*Your goal*.
Go line by line through the entries and show those that hold the string "DEPTH".

*Raw data*.
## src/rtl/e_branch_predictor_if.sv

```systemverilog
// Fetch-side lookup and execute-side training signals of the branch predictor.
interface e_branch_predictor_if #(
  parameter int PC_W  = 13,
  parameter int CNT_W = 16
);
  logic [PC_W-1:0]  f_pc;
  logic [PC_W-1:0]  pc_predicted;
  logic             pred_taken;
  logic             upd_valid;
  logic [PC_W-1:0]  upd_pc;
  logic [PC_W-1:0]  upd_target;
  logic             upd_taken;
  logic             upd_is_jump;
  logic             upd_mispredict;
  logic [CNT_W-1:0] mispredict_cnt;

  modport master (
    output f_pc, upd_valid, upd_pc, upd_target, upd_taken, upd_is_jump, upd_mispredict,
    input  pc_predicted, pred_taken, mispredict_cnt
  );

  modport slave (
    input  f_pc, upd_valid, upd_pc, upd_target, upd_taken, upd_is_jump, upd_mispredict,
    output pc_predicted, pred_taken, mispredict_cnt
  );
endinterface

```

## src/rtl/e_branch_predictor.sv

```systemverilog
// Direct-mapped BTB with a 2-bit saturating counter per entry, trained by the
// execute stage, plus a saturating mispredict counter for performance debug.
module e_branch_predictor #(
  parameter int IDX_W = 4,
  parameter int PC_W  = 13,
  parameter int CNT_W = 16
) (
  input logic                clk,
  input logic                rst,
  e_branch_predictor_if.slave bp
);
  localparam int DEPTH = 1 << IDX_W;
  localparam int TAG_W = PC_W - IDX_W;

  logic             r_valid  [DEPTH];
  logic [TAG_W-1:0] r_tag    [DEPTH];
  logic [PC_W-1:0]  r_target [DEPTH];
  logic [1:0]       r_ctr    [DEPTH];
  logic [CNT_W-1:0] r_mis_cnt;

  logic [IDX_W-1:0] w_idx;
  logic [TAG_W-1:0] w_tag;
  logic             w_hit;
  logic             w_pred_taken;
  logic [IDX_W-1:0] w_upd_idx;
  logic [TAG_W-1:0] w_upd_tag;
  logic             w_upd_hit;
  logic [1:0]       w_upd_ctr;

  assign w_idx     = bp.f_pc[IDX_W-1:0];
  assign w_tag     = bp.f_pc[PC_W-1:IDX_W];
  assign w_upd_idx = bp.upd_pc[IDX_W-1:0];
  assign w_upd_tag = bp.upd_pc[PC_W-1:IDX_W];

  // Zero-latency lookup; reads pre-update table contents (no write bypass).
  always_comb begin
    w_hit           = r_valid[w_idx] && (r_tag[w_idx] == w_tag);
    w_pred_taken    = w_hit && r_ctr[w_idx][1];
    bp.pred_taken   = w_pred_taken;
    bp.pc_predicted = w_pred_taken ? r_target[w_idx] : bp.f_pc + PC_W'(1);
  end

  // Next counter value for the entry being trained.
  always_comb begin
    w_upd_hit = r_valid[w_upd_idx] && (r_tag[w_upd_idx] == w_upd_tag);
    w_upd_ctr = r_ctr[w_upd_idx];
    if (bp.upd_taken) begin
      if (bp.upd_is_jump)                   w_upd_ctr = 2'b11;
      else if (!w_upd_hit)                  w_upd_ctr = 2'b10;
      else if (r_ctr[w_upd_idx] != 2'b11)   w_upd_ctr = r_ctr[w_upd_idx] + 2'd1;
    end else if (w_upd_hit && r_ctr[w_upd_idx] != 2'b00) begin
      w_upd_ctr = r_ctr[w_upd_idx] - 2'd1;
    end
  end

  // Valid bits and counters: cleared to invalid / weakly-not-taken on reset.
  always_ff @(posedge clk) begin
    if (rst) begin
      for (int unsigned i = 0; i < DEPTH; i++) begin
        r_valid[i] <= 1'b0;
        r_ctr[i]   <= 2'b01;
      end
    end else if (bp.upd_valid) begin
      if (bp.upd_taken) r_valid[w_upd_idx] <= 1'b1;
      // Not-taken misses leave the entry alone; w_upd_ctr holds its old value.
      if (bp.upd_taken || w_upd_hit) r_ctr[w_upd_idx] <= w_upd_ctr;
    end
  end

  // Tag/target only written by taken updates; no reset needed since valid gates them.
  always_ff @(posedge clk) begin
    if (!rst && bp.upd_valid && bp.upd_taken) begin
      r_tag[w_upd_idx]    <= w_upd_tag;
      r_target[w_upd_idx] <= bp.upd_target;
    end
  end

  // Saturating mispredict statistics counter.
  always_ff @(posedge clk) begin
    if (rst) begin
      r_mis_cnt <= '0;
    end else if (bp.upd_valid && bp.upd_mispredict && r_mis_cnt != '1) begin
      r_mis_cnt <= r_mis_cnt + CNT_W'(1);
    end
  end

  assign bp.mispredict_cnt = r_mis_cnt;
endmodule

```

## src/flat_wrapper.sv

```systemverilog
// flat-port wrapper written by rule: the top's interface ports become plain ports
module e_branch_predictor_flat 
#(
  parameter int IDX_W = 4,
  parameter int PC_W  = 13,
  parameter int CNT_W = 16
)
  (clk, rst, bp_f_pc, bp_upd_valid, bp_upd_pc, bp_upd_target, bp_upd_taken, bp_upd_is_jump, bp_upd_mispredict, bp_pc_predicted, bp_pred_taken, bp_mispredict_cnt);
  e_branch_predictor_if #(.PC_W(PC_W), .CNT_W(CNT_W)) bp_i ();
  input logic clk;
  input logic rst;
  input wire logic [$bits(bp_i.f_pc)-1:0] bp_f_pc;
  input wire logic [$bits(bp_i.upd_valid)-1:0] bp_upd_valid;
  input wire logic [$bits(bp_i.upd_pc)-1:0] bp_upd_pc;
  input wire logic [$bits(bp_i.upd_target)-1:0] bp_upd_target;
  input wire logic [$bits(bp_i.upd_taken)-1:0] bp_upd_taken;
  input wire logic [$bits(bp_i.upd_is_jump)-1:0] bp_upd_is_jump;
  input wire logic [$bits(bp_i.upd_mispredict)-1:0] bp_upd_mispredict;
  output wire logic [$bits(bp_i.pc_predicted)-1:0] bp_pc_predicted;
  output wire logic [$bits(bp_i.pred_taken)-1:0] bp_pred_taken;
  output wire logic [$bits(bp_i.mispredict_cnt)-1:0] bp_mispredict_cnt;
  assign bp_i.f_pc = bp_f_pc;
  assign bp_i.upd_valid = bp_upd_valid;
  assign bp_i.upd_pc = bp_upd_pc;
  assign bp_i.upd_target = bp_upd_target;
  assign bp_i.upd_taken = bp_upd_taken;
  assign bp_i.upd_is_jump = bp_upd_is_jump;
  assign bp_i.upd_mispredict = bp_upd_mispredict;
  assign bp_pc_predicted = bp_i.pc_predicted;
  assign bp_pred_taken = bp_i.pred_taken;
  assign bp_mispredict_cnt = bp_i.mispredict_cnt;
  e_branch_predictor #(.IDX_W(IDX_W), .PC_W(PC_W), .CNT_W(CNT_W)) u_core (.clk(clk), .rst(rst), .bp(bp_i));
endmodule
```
--
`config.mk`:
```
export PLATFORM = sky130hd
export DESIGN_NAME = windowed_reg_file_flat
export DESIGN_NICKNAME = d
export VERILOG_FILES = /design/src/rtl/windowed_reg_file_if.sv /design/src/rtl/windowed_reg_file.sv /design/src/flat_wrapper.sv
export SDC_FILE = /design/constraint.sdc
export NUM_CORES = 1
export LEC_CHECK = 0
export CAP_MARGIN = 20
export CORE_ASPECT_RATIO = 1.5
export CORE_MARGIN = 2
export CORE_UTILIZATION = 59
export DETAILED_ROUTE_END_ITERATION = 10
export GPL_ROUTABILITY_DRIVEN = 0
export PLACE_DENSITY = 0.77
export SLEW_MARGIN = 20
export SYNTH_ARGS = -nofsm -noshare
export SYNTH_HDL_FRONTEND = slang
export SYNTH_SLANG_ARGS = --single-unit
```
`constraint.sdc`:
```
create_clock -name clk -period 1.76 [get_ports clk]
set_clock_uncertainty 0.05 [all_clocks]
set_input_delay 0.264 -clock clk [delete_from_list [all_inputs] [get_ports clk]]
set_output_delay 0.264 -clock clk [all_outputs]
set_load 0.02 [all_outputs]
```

*Answer to the exercise*.
  localparam int DEPTH = 1 << IDX_W;
  logic             r_valid  [DEPTH];
  logic [TAG_W-1:0] r_tag    [DEPTH];
  logic [PC_W-1:0]  r_target [DEPTH];
  logic [1:0]       r_ctr    [DEPTH];
      for (int unsigned i = 0; i < DEPTH; i++) begin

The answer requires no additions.